さて、そんな実験のVTRを観ていると大勢のスタッフが関わり、作業をしている様子が映し出されていますが、実験を行う上で、大切なことというのはやはり「チームワーク」なのでしょうか?

「チームワークも大切ではあるのですが、一番大事なのは事前準備なんですよね」と及川隊長。事前準備がしっかり行われたかどうかが実験を成功に導く鍵だということです。さらに、その事前準備を今までの実験では、及川隊長がほぼ一人で行っていたというので驚きです。

回を重ねるごとに実験の規模が大きくなってきているので、経験や技術を他のメンバーに伝えていく必要を感じていて、それが今後の課題であると考えているのだそうです。

実験、実験…、ストレス解消は子供と遊ぶこと

2022年は、無人の気球を高度30キロまで飛ばし地上との無線通信を検証する実験、高度100メートルの有人飛行など、重要な実験がたくさんありました。

実験の準備をし、実験して、実験後の後処理をし、さらに報告書を作成する。実験後はできるだけすぐに報告書を上げたい、一ヶ月も二ヶ月も経ってしまっては、実験の鮮度が落ちてしまいます。

なので、忙しくてゆっくり休む暇がないのが辛いところだそうですが、休みの日は、7歳と5歳のお子さんと遊ぶのが楽しくストレス解消になるのだそうです。

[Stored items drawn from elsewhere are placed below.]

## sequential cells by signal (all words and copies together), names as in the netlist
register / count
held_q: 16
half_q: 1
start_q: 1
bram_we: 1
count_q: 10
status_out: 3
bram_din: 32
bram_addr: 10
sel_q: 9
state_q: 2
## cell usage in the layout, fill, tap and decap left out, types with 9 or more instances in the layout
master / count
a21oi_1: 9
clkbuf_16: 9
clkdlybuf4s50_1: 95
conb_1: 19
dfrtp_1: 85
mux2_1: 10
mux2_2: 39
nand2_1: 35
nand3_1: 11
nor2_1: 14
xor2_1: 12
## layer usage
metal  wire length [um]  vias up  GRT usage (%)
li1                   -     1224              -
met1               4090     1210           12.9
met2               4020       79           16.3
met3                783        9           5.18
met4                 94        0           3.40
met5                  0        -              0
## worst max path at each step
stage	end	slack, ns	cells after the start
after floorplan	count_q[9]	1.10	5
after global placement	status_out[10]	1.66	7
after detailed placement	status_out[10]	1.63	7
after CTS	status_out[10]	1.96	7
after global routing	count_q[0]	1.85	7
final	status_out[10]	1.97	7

岩谷技研で働く前は、静岡で会社勤めをされていましたが、元々は北海道石狩市の出身で、子育てのために北海道に戻ってきたかったという優しいパパさんの笑顔を見せながら、お話ししてくれました。

成層圏への有人飛行の実験

ところで、冬の間は実験の回数が減るのでは?確か、気球を海に着水させるのに適した季節は5〜6月、9〜10月だと聞いたことがあります。

「気球を飛ばすには、天気や風待ちなど、自然環境に大きく左右されますが、冬だと北海道の場合は畑が雪に覆われ、気球を雪の上に降ろしてOKとなるので道内で実験ができるんですよ、冬はとにかく寒いですけどね」と教えてくれました。

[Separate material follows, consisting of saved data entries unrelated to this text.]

## src/rtl/load_store_unit.sv

```systemverilog
// load_store_unit: RV32 load/store engine with misaligned splitting, bus timeout and fault causes.
module load_store_unit #(
  parameter int ADDR_W = 32,
  parameter bit SPLIT_MISALIGNED = 1,
  parameter int TIMEOUT = 16
) (
  input  logic              clk,
  input  logic              rst,
  input  logic              req_valid,
  output logic              req_ready,
  input  logic              is_store,
  input  logic [2:0]        funct3,
  input  logic [ADDR_W-1:0] base,
  input  logic [ADDR_W-1:0] offset,
  input  logic [31:0]       store_data,
  output logic              resp_valid,
  output logic [31:0]       resp_data,
  output logic              resp_fault,
  output logic [1:0]        resp_cause,
  output logic [ADDR_W-1:0] mem_addr,
  output logic              mem_re,
  output logic              mem_we,
  output logic [3:0]        mem_be,
  output logic [31:0]       mem_wdata,
  input  logic [31:0]       mem_rdata,
  input  logic              mem_ack
);
  typedef enum logic [1:0] {IDLE, ACC1, ACC2, RESP} state_t;
  state_t state;
  logic [ADDR_W-1:0] a_in, a_q, word_addr;
  logic [2:0] f3_q;
  logic st_q, split_q, fault_q, illegal, mis, reject, acc, timeout;
  logic [1:0] cause_q;
  logic [31:0] sd_q, rd1_q, data_q, cnt, ld, ld_ext;
  logic [7:0] be8;
  logic [63:0] wd64;
  logic [4:0] sh;
  assign a_in = base + offset;
  assign illegal = funct3 == 3'b011 || funct3[2:1] == 2'b11 || (is_store && funct3[2]);
  assign mis = (funct3[1:0] == 2'b01 && a_in[1:0] == 2'b11) || (funct3[1:0] == 2'b10 && a_in[1:0] != 2'b00);
  assign reject = illegal || (mis && !SPLIT_MISALIGNED);
  assign acc = state == ACC1 || state == ACC2;
  assign sh = {a_q[1:0], 3'b000};
  // Lane masks and data span two words; the upper half belongs to the second access of a split.
  assign be8 = (f3_q[1:0] == 2'b00 ? 8'h01 : f3_q[1:0] == 2'b01 ? 8'h03 : 8'h0F) << a_q[1:0];
  assign wd64 = {32'b0, sd_q} << sh;
  assign word_addr = {a_q[ADDR_W-1:2], 2'b00} + (state == ACC2 ? ADDR_W'(4) : '0);
  assign ld = 32'({mem_rdata, state == ACC2 ? rd1_q : mem_rdata} >> sh);
  assign ld_ext = f3_q == 3'b000 ? {{24{ld[7]}}, ld[7:0]} :
                  f3_q == 3'b001 ? {{16{ld[15]}}, ld[15:0]} :
                  f3_q == 3'b100 ? {24'b0, ld[7:0]} :
                  f3_q == 3'b101 ? {16'b0, ld[15:0]} : ld;
  assign timeout = TIMEOUT != 0 && cnt == 32'(TIMEOUT - 1);
  assign req_ready = state == IDLE && !rst;
  assign resp_valid = state == RESP;
  assign resp_data = resp_valid ? data_q : '0;
  assign resp_fault = resp_valid && fault_q;
  assign resp_cause = resp_valid ? cause_q : '0;
  assign mem_addr = acc ? word_addr : '0;
  assign mem_re = acc && !st_q;
  assign mem_we = acc && st_q;
  assign mem_be = !acc ? '0 : state == ACC2 ? be8[7:4] : be8[3:0];
  assign mem_wdata = !acc ? '0 : state == ACC2 ? wd64[63:32] : wd64[31:0];
  always_ff @(posedge clk) begin
    if (rst) begin
      state <= IDLE;
      cnt <= '0;
      data_q <= '0;
      fault_q <= 1'b0;
      cause_q <= '0;
      a_q <= '0;
      f3_q <= '0;
      st_q <= 1'b0;
      split_q <= 1'b0;
      sd_q <= '0;
      rd1_q <= '0;
    end else begin
      case (state)
        IDLE: if (req_valid) begin
          a_q <= a_in;
          f3_q <= funct3;
          st_q <= is_store;
          sd_q <= store_data;
          split_q <= mis;
          cnt <= '0;
          data_q <= '0;
          fault_q <= reject;
          cause_q <= illegal ? 2'd3 : reject ? 2'd1 : 2'd0;
          state <= reject ? RESP : ACC1;
        end
        ACC1, ACC2: if (mem_ack) begin
          cnt <= '0;
          if (state == ACC1 && split_q) begin
            rd1_q <= mem_rdata;
            state <= ACC2;
          end else begin
            data_q <= st_q ? '0 : ld_ext;
            state <= RESP;
          end
        end else if (timeout) begin
          fault_q <= 1'b1;
          cause_q <= 2'd2;
          data_q <= '0;
          state <= RESP;
        end else cnt <= cnt + 32'd1;
        default: state <= IDLE;
      endcase
    end
  end
endmodule

```

## config.mk

```make
export PLATFORM = sky130hd
export DESIGN_NAME = load_store_unit
export DESIGN_NICKNAME = d
export VERILOG_FILES = /design/src/rtl/load_store_unit.sv
export SDC_FILE = /design/constraint.sdc
export NUM_CORES = 1
export LEC_CHECK = 0
export CORE_ASPECT_RATIO = 0.75
export CORE_MARGIN = 1
export CORE_UTILIZATION = 40
export DETAILED_ROUTE_END_ITERATION = 10
export GPL_TIMING_DRIVEN = 0
export PLACE_DENSITY = 0.65
export SETUP_SLACK_MARGIN = 0.1
export SLEW_MARGIN = 30
export SYNTH_ARGS = -nofsm -noshare
export SYNTH_HDL_FRONTEND = slang
export SYNTH_SLANG_ARGS = --single-unit
```

## constraint.sdc

```tcl
create_clock -name clk -period 6.8 [get_ports clk]
set_input_delay 0.68 -clock clk [delete_from_list [all_inputs] [get_ports clk]]
set_output_delay 0.68 -clock clk [all_outputs]
set_load 0.03 [all_outputs]
```

==> impl_metrics.json, run 1 <==
{
  "cts_resized": 0,
  "synth_xor_area_share_pct": 5.03,
  "grt_usage_pct": 27.9,
  "gp_congestion": 0.935,
  "cts_setup_buffers": 0,
  "postSynthAreaPerCell_sq_um": 7.31,
  "synth_top_family_by_area": "simple AND/OR/NAND/NOR gates",
  "cp.arrival_ps": 4070,
  "post_synth_num_cell_types": 81,
  "die_y_um": 148,
  "yosysWarnings": 0,
  "grt_setup_unrepaired": "no",
  "status": "complete, no violations",
  "ys_ff_latch": 169,
  "hp-class": "input pin to flip-flop",
  "slew_viol_final": 0,
  "worstPathRequired_ps": 6120,
  "synth_compound_area_share_pct": 22.1,
  "die_width_um": 196,
  "grt_pass1_vias": 11300,
  "tns_ps": 0,
  "powerDensity_nw_per_um2": 292,
  "period_needed_ps": 4750,
  "maxSlewHeadroom_pct": 31.7,
  "synth_top_area_share_pct": 29.9,
  "grt_overflow": 0,
  "placementRows": 52,
  "critPathCaptureType": "output port",
  "drv_cap": 0,
  "grt_max_degree": 19,
  "synth_edf_count": 0,
  "drtIter0Drc": 990,
  "routed_wl_um": 40800,
  "p_leak_nw": 5.32,
  "hold_buffers": 0,
  "critPathMaxFanout": 5,
  "yosysSeqAreaShare_pct": 29.9,
  "num_vias": 12100,
  "hpwl_um": 31900,
  "synthMuxAreaShare_pct": 6.99,
  "insertion_delay_ps": 450,
  "synth_area_sq_um": 11300,
  "drive_gt1_share_pct": 5.06,
  "via_per_inst": 5.53,
  "nets": 1981,
  "ant_nets": 0,
  "n_antenna_cell": 0,
  "clockRootBuffer": "clkbuf_16",
  "hold_viol_final": 0,
  "routedWlPerCell_um": 18.6,
  "instances_no_fill": 2196,
  "core_area_sq_um": 27400,
  "yosys.area_share.simple_pct": 26.8,
  "async_reset_ff_share_pct": 0,
  "min_period_over_period_pct": 69.9,
  "clock.fmax_ghz": 0.210,
  "remaining_drc_errors": 0,
  "synth_area_leaders": "dfxtp_1 30%, nand2_1 9.2%, a21oi_1 8.7%, nor2_1 5.3%, mux2i_1 4.6%",
  "cts_sinks": 169,
  "placed_cells": 2164,
  "start_util_pct": 41.3,
  "worst_clock_skew_ps": 9.13,
  "firstDrtPassIters": 6,
  "cts_htree_levels": 4,
  "port_buffers": 239,
  "critPathKind": "flip-flop to output port",
  "synth_fa_ha_area_share_pct": 4.49,
  "syn_inst": 1546,
  "clockBufferDepth": 2,
  "post-synth-top-area-cell": "dfxtp_1",
  "final-setup-viol-count": 0,
  "synth_flop_cell": "dfxtp_1",
  "cts_made_buffers": 17,
  "ios": 243,
  "ir_drop_v": 0.000247,
  "start_kind": "flip-flop",
  "antenna_found_initial": 0,
  "dieArea_sq_um": 29000,
  "grt_pass1_wl_um": 62600,
  "syn_to_final_growth_pct": 30.7,
  "tightest_slew_ps": 999,
  "cts_tree": "yes",
  "clk_pin_slew_ps": 70
}
synthesized netlist by cell type, drive strengths merged, types with 3 or more instances:
master   count
mux2i       52
nand2b       7
a22o         9
a2111oi      8
nor2b       13
mux2        22
dfxtp      169
a22oi        9
and2        53
a211o        9
or2          4
o31ai        6
ha          39
nand3b      11
o21ai       85
xnor2       25
nor4         7
and3        21
nor2       162
a21o        10
a211oi      26
xor2        40
clkinv       3
a31oi        6
o211ai       5
clkbuf      72
or3         13
nand4       16
nor3        15
buf         31
o22a         8
a21oi      199
nand2      277
inv         21
nand3       38
o21a        11
a311oi       3
and4        11
a41oi        3
layout by cell type (no fill, tap or decap), types with 22 or more instances in the layout:
cell and n:
mux2i_1 52, nand2_1 277, and2_1 52, clkbuf_1 71
a21oi_1 197, xor2_1 40, a211oi_1 26, clkdlybuf4s50_1 239
o21ai_0 76, nand3_1 37, dfxtp_1 169, xnor2_1 25
ha_1 39, mux2_2 22, nor2_1 161
sequential cells by signal, indices dropped and copies added, names as in the netlist, 2 cells and up:
signal  count
f3_q        3
a_q        32
cnt        32
data_q     32
rd1_q      32
sd_q       32
state       2
layout make-up:
class                           instances  area, sq um
Buffer                                103          432
Clock buffer                           17          425
Clock inverter                         15          175
Fill cell                            2625        12600
Inverter                               24         90.1
Multi-Input combinational cell       1251         7410
Sequential cell                       169         3380
Tap cell                              378          473
Timing Repair Buffer                  239         2390
worst max-delay path, stage by stage, from the launching register on:
cell and delay [ps]:
dfxtp_1 340, inv_1 110, ha_1 390, ha_1 270, nand4_1 200, nor3_1 410
and2_0 350, and3_1 250, nand2_1 110, or3_1 310, a21oi_1 140, clkdlybuf4s50_1 750
cell families after synthesis:
family                     after synthesis
muxes                                   75
AOI/OAI and AO/OA                      414
and+or+nand+nor                        655
other                                    1
adders and majority gates               40
DFF                                    169
buffers and inverters                  127
xor gates and xnor gates                65
per-stage QoR:
step	hold WS, ps	setup slack, ps	total power [mW]	area, sq um	utilization (%)
6_report	450	2050	4.32	14800	54.0
4_1_cts	445	2100	4.30	14800	54.0
3_3_place_gp	438	2590	3.28	14200	51.8
2_1_floorplan	429	3500	2.52	11300	-
5_1_grt	457	1850	4.55	14800	54.0
3_5_place_dp	446	2610	3.29	14200	51.8
per-layer routing:
metal / track usage (%) / share of wire (%) / vias up / routed length, um
met5: 0 / 0 / - / 0
met4: 7.03 / 1.6 / 0 / 645
met3: 5.73 / 8.3 / 44 / 3380
met2: 42.1 / 43 / 526 / 17400
met1: 40.2 / 47 / 5628 / 19400
li1: - / - / 5938 / -
report_power, final:
group          switching (mW)  internal [mW]
logic                    1.39          0.720
registers               0.111           1.10
clock network           0.477          0.526
path summary, 6_finish.rpt:
check,startpoint,to,slack (ps),cells after the start
min,rst,a_q[31]$_SDFFE_PP0P_,450,2
max,state[0]$_SDFFE_PP0P_,mem_addr[29],2050,11
min reg2reg,rd1_q[8]$_SDFFE_PP0P_,rd1_q[8]$_SDFFE_PP0P_,460,2
max reg2reg,state[0]$_SDFFE_PP0P_,data_q[2]$_SDFFE_PP0P_,3530,11
Power figures use the tool's default switching activity.
==> run 2, diff against run 1 <==
==> constraint.sdc (replaced) <==
create_clock -name clk -period 4.5 [get_ports clk]
set_input_delay 0.45 -clock clk [delete_from_list [all_inputs] [get_ports clk]]
set_output_delay 0.45 -clock clk [all_outputs]
set_load 0.03 [all_outputs]
==> run 2 against run 1 <==
Net effect:
- worst hold slack worse by 230 ps
- clock power is 52% higher
- worst setup slack got worse by 1800 ps
- final cell count unchanged
- first-iteration DRC count is 0.61% lower
- largest cell class unchanged
- via count shrank 0.18%
- sequential share of layout area about the same
==> impl_metrics.json, run 2 (synthesis gave the netlist of run 1 again) <==
{
  "hp-class": "input pin to flip-flop",
  "period_needed_ps": 4260,
  "insertion_delay_ps": 450,
  "p_leak_nw": 5.37,
  "clock.fmax_ghz": 0.235,
  "placementRows": 52,
  "dieArea_sq_um": 29000,
  "antenna_found_initial": 0,
  "drive_gt1_share_pct": 5.28,
  "cpPeakStageDelay_ps": 710,
  "core_area_sq_um": 27400,
  "start_util_pct": 41.3,
  "cp.arrival_ps": 3810,
  "nets": 1981,
  "ios": 243,
  "gp_congestion": 0.935,
  "tns_ps": 0,
  "n_antenna_cell": 0,
  "final-setup-viol-count": 0,
  "timing.critical_path.buf_inv": 2,
  "remaining_drc_errors": 0,
  "clk_pin_slew_ps": 70,
  "port_buffers": 239,
  "drv_cap": 0,
  "firstDrtPassIters": 5,
  "drtIter0Drc": 984,
  "crit_family": "simple AND/OR/NAND/NOR gates",
  "grt_pass1_vias": 11300,
  "critPathSlowestCell": "clkdlybuf4s50_1",
  "fillers": 2626,
  "cts_tree": "yes",
  "grt_setup_unrepaired": "no",
  "switching_power_mw": 2.99,
  "hold_viol_final": 0,
  "fin_hold_ws_ps": 219,
  "comb_power_share_pct": 48.7,
  "p_int_mw": 3.55,
  "maxSlewHeadroom_pct": 31.4,
  "hpwl_um": 31900,
  "start_kind": "flip-flop",
  "clockBufferDepth": 2,
  "clockRootBuffer": "clkbuf_16",
  "cts_made_buffers": 17,
  "ff_latch_area_sq_um": 3380,
  "num_vias": 12100,
  "cts_htree_levels": 4,
  "clkPwrFrac_pct": 23.3,
  "tightest_slew_ps": 1000,
  "die_width_um": 196,
  "hold_start": "rst",
  "min_period_over_period_pct": 94.7,
  "grt_max_degree": 19,
  "routedWlPerCell_um": 18.6,
  "worst_clock_skew_ps": 10.9,
  "mostFrequentLayoutCell": "nand2_1",
  "cts_sinks": 169,
  "routed_wl_um": 40800,
  "critPathKind": "flip-flop to output port",
  "grt_overflow": 0,
  "die_y_um": 148,
  "multi_input_area_sq_um": 7420,
  "critical_path.cell_chain": "inv_1 > ha_2 > ha_1 > nand4_1 > nor3_1 > and2_0 > and3_1 > nand2_1 > xor2_1 > nor2_1 > clkdlybuf4s50_1",
  "critPathCaptureType": "output port",
  "ir_drop_v": 0.000374,
  "ant_nets": 0,
  "cp-startpoint": "state[0]$_SDFFE_PP0P_",
  "final_cell_mix": "277 x nand2_1, 235 x clkdlybuf4s50_1, 197 x a21oi_1",
  "powerDensity_nw_per_um2": 442,
  "syn_to_final_growth_pct": 30.8,
  "via_per_inst": 5.52,
  "status": "complete, no violations",
  "critPathMaxFanout": 5,
  "r2r_start": "state[0]$_SDFFE_PP0P_",
  "slew_viol_final": 0,
  "switching_share_pct": 45.7,
  "grt_usage_pct": 27.9,
  "worstPathRequired_ps": 4050,
  "grt_pass1_wl_um": 62600,
  "p_seq_share_pct": 28.1
}
==> run 2: changes by cell type in the layout (fill, tap and decap cells not counted), sizes merged <==
cell           before  now
clkbuf             89   91
dlygate4sd2         0    2
dlymetal6s2s        0    2
buf                31   29
clkdlybuf4s50     239  235
==> run 2: area by class of cell <==
type / instances / share of cell area [%]
inverters: 24 / 0.609
repair buffers: 239 / 16.2
clock inverters: 15 / 1.18
well taps: 378 / 3.20
multi-input cells: 1251 / 50.2
clock buffers: 17 / 2.88
flip-flops and latches: 169 / 22.9
plain buffers: 103 / 2.93
==> run 2: worst reg2reg max path: cells and delay by family (launching register included) <==
family | cells | cell delay (ps)
multiplexers | 1 | 130
flip-flops | 1 | 340
adder cells (fa/ha/maj) | 1 | 170
AND/OR/NAND/NOR | 2 | 190
buffers and inverters | 4 | 1260
AO/OA/AOI/OAI | 3 | 1080
==> run 2: stage by stage <==
step                instance area, sq um  util [%]  setup WS [ps]  instances  power, mW
floorplan                          11300         -           1430       1547       3.81
global placement                   14200      51.8            524       2164       4.95
detailed placement                 14200      51.8            536       2164       4.98
CTS                                14800      54.0            173       2196       6.49
global route                       14800      54.0            116       2196       6.87
finish                             14800      54.0            240       2196       6.53
==> run 2: what timing repair did <==
item | CTS | global route
resized for setup | 3 | 6
buffers inserted | 0 | 0
gates cloned | 0 | 0
hold buffers | 0 | 0
endpoints found under the setup margin | 4 | 3
==> run 2: worst paths after layout <==
kind                                  to  slack [ps]  cells past startpoint
hold / removal      a_q[31]$_SDFFE_PP0P_         220                      2
hold reg to reg    rd1_q[8]$_SDFFE_PP0P_         460                      2
setup / recovery            mem_addr[27]         240                     11
setup reg to reg  data_q[2]$_SDFFE_PP0P_        1250                     11
==> run 2: power groups by stage <==
stage | sequential [mW] | clock (mW) | combinational (mW)
2_1_floorplan | 1.81 | 0 | 2.01
3_3_place_gp | 1.86 | 0 | 3.09
3_5_place_dp | 1.86 | 0 | 3.11
4_1_cts | 1.83 | 1.53 | 3.13
5_1_grt | 1.85 | 1.59 | 3.43
6_report | 1.83 | 1.52 | 3.18
==> run 2: layer usage <==
metal / vias to the layer above / routed length, um / track usage [%]
met4: 0 / 683 / 7.03
li1: 5932 / - / -
met2: 528 / 17400 / 42.1
met3: 52 / 3380 / 5.73
met5: - / 0 / 0
met1: 5602 / 19300 / 40.2
==> run 3, diff against run 2 <==
--- a/config.mk
+++ b/config.mk
@@ -5,14 +5,17 @@
 export SDC_FILE = /design/constraint.sdc
 export NUM_CORES = 1
 export LEC_CHECK = 0
+export CELL_PAD_IN_SITES_DETAIL_PLACEMENT = 1
+export CELL_PAD_IN_SITES_GLOBAL_PLACEMENT = 2
 export CORE_ASPECT_RATIO = 0.75
 export CORE_MARGIN = 1
-export CORE_UTILIZATION = 40
+export CORE_UTILIZATION = 29
 export DETAILED_ROUTE_END_ITERATION = 10
 export GPL_TIMING_DRIVEN = 0
-export PLACE_DENSITY = 0.65
+export PLACE_DENSITY_LB_ADDON = 0.1
 export SETUP_SLACK_MARGIN = 0.1
 export SLEW_MARGIN = 30
 export SYNTH_ARGS = -nofsm -noshare
 export SYNTH_HDL_FRONTEND = slang
 export SYNTH_SLANG_ARGS = --single-unit
+export TNS_END_PERCENT = 20
==> run 3 against run 2 <==
Net effect:
- first-iteration DRC count shrank 24%
- largest power group unchanged
- register-to-register slack worse by 220 ps
- clock-buffer cell count grew 2
- critical path depth decreased by 4
- clock power increased by 3%
- critical endpoint is now mem_wdata[31]
- cell area increased by 1.3%
- worst hold slack improved by 3.3 ps
==> impl_metrics.json, run 3 (synthesis gave the netlist of run 1 again) <==
{
  "mostFrequentLayoutCell": "nand2_1",
  "syn_to_final_growth_pct": 32.5,
  "n_antenna_cell": 0,
  "firstDrtPassIters": 5,
  "fillers": 4760,
  "cts_sinks": 169,
  "insertion_delay_ps": 460,
  "via_per_inst": 5.26,
  "gp_congestion": 0.891,
  "remaining_drc_errors": 0,
  "critPathSlowestCell": "clkdlybuf4s50_1",
  "final-setup-viol-count": 0,
  "tns_ps": 0,
  "clockBufferDepth": 2,
  "routedWlPerCell_um": 21.0,
  "ff_latch_area_sq_um": 3380,
  "ant_nets": 0,
  "start_kind": "flip-flop",
  "drive_gt1_share_pct": 5.34,
  "grt_pass1_wl_um": 74500,
  "status": "complete, no violations",
  "grt_usage_pct": 24.3,
  "slew_viol_final": 0,
  "drtIter0Drc": 749,
  "critical_path.cell_chain": "buf_2 > buf_2 > buf_1 > buf_1 > mux2i_1 > a211oi_1 > clkdlybuf4s50_1",
  "hpwl_um": 38300,
  "critPathCaptureType": "output port",
  "drv_cap": 0,
  "grt_setup_unrepaired": "yes",
  "p_leak_nw": 5.46,
  "grt_overflow": 0,
  "period_needed_ps": 4320,
  "placementRows": 62,
  "worstPathRequired_ps": 4050,
  "hp-class": "input pin to flip-flop",
  "powerDensity_nw_per_um2": 449,
  "antenna_found_initial": 0,
  "placed_cells": 2298,
  "maxSlewHeadroom_pct": 32.2,
  "final_cell_mix": "277 x nand2_1, 231 x clkdlybuf4s50_1, 197 x a21oi_1",
  "fin_area_sq_um": 15000,
  "min_period_over_period_pct": 96.0,
  "cts_made_buffers": 17,
  "cpPeakStageDelay_ps": 750,
  "clk_pin_slew_ps": 70,
  "ir_drop_v": 0.000315,
  "grt_max_degree": 18,
  "hold_viol_final": 0,
  "core_area_sq_um": 38300,
  "critPathMaxFanout": 10,
  "start_util_pct": 29.5,
  "num_vias": 12200,
  "port_buffers": 239,
  "grt_pass1_vias": 12300,
  "cp.arrival_ps": 3870,
  "nets": 1981,
  "critPathKind": "flip-flop to output port",
  "cts_tree": "yes",
  "fin_util_pct": 39.1,
  "dr_wl_met3_um": 2030,
  "clock.fmax_ghz": 0.231,
  "die_y_um": 173,
  "dpl_cell_area_sq_um": 14400,
  "instances_no_fill": 2330,
  "met1_length_um": 24800,
  "top_layer_used": "met4",
  "routed-wl-met2_um": 21500,
  "routed_wl_um": 48900,
  "ios": 243,
  "cts_setup_buffers": 0,
  "die_width_um": 230,
  "clockRootBuffer": "clkbuf_16",
  "cts_htree_levels": 4,
  "tightest_slew_ps": 1010,
  "worst_clock_skew_ps": 12.3,
  "multi_input_area_sq_um": 7430,
  "dieArea_sq_um": 39800
}
==> run 3: changes by cell type in the layout (fill, tap and decap cells not counted), moves of 2 or more <==
cell,delta
dlymetal6s2s_1,+5
a2111oi_0,-4
clkdlybuf4s50_1,-4
a2111oi_1,+3
clkbuf_8,+2
clkinv_4,-2
clkinv_8,-2
inv_6,+2
==> run 3: power breakdown <==
part / switching [mW] / internal [mW]
clock: 0.745 / 0.819
combinational: 2.24 / 1.09
sequential: 0.168 / 1.67
==> run 3: critical path: cells and delay by family (launching register included) <==
family          cells  cell delay (ps)
buf+inv             5             2390
compound gates      1              450
flops               1              310
mux                 1              260
==> run 3: final cells by class <==
cell class | count | area share (%)
sequential | 169 | 22.6
clock buffer | 19 | 3.02
buffer | 103 | 2.90
inverter | 24 | 0.601
multi-input combinational | 1251 | 49.6
clock inverter | 13 | 0.952
timing repair buffer | 239 | 16.1
tap | 512 | 4.27
==> run 3: worst paths after layout <==
kind | startpoint | endpoint | slack [ps] | cells after the start
worst max-delay path | a_q[0]$_SDFFE_PP0P_ | mem_wdata[31] | 180 | 7
worst min-delay path | rst | a_q[31]$_SDFFE_PP0P_ | 220 | 2
worst max register to register | state[0]$_SDFFE_PP0P_ | data_q[13]$_SDFFE_PP0P_ | 1030 | 9
worst min register to register | rd1_q[28]$_SDFFE_PP0P_ | rd1_q[28]$_SDFFE_PP0P_ | 460 | 2
==> run 3: through the flow <==
step	hold slack (ps)	setup WS (ps)	power (mW)
2_1_floorplan	429	1430	3.81
3_3_place_gp	439	439	5.13
3_5_place_dp	443	377	5.18
4_1_cts	199	18.4	6.76
5_1_grt	215	41.3	7.11
6_report	223	178	6.73
==> run 3: what timing repair did <==
item                       CTS  global route
pin swaps                    0             0
setup endpoints to repair    7            10
hold buffers                 0             0
resized for setup            3             9
gates cloned                 0             0
==> run 3: per-layer routing <==
layer / vias to the layer above / track usage [%]
li1: 5927 / -
met1: 6004 / 35.5
met2: 282 / 37.4
met3: 35 / 3.88
met4: 0 / 5.10
met5: - / 0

2023年は、高度25キロへの気球の有人飛行の実験を行います。25キロ辺りになると真空状態の氷点下80度となり、地上との温度差は約100度となる過酷な環境になります。

岩谷技研では、大きな圧力がかかっても耐えられる繊維強化プラスチック製気密キャビンを開発しましたが、これからさらに有人飛行実験を100回は行う予定で、安全性の精度を99%以上まで高められたことを確認するのだそうです。

隊長、今年も忙しくなりそうですね・・・

「大変ですよ〜」と言いながらも、実験を重ねる度に宇宙旅行の実現へと近づいていっている、そんな確信とやりがいを及川隊長の表情から感じ取ることができました。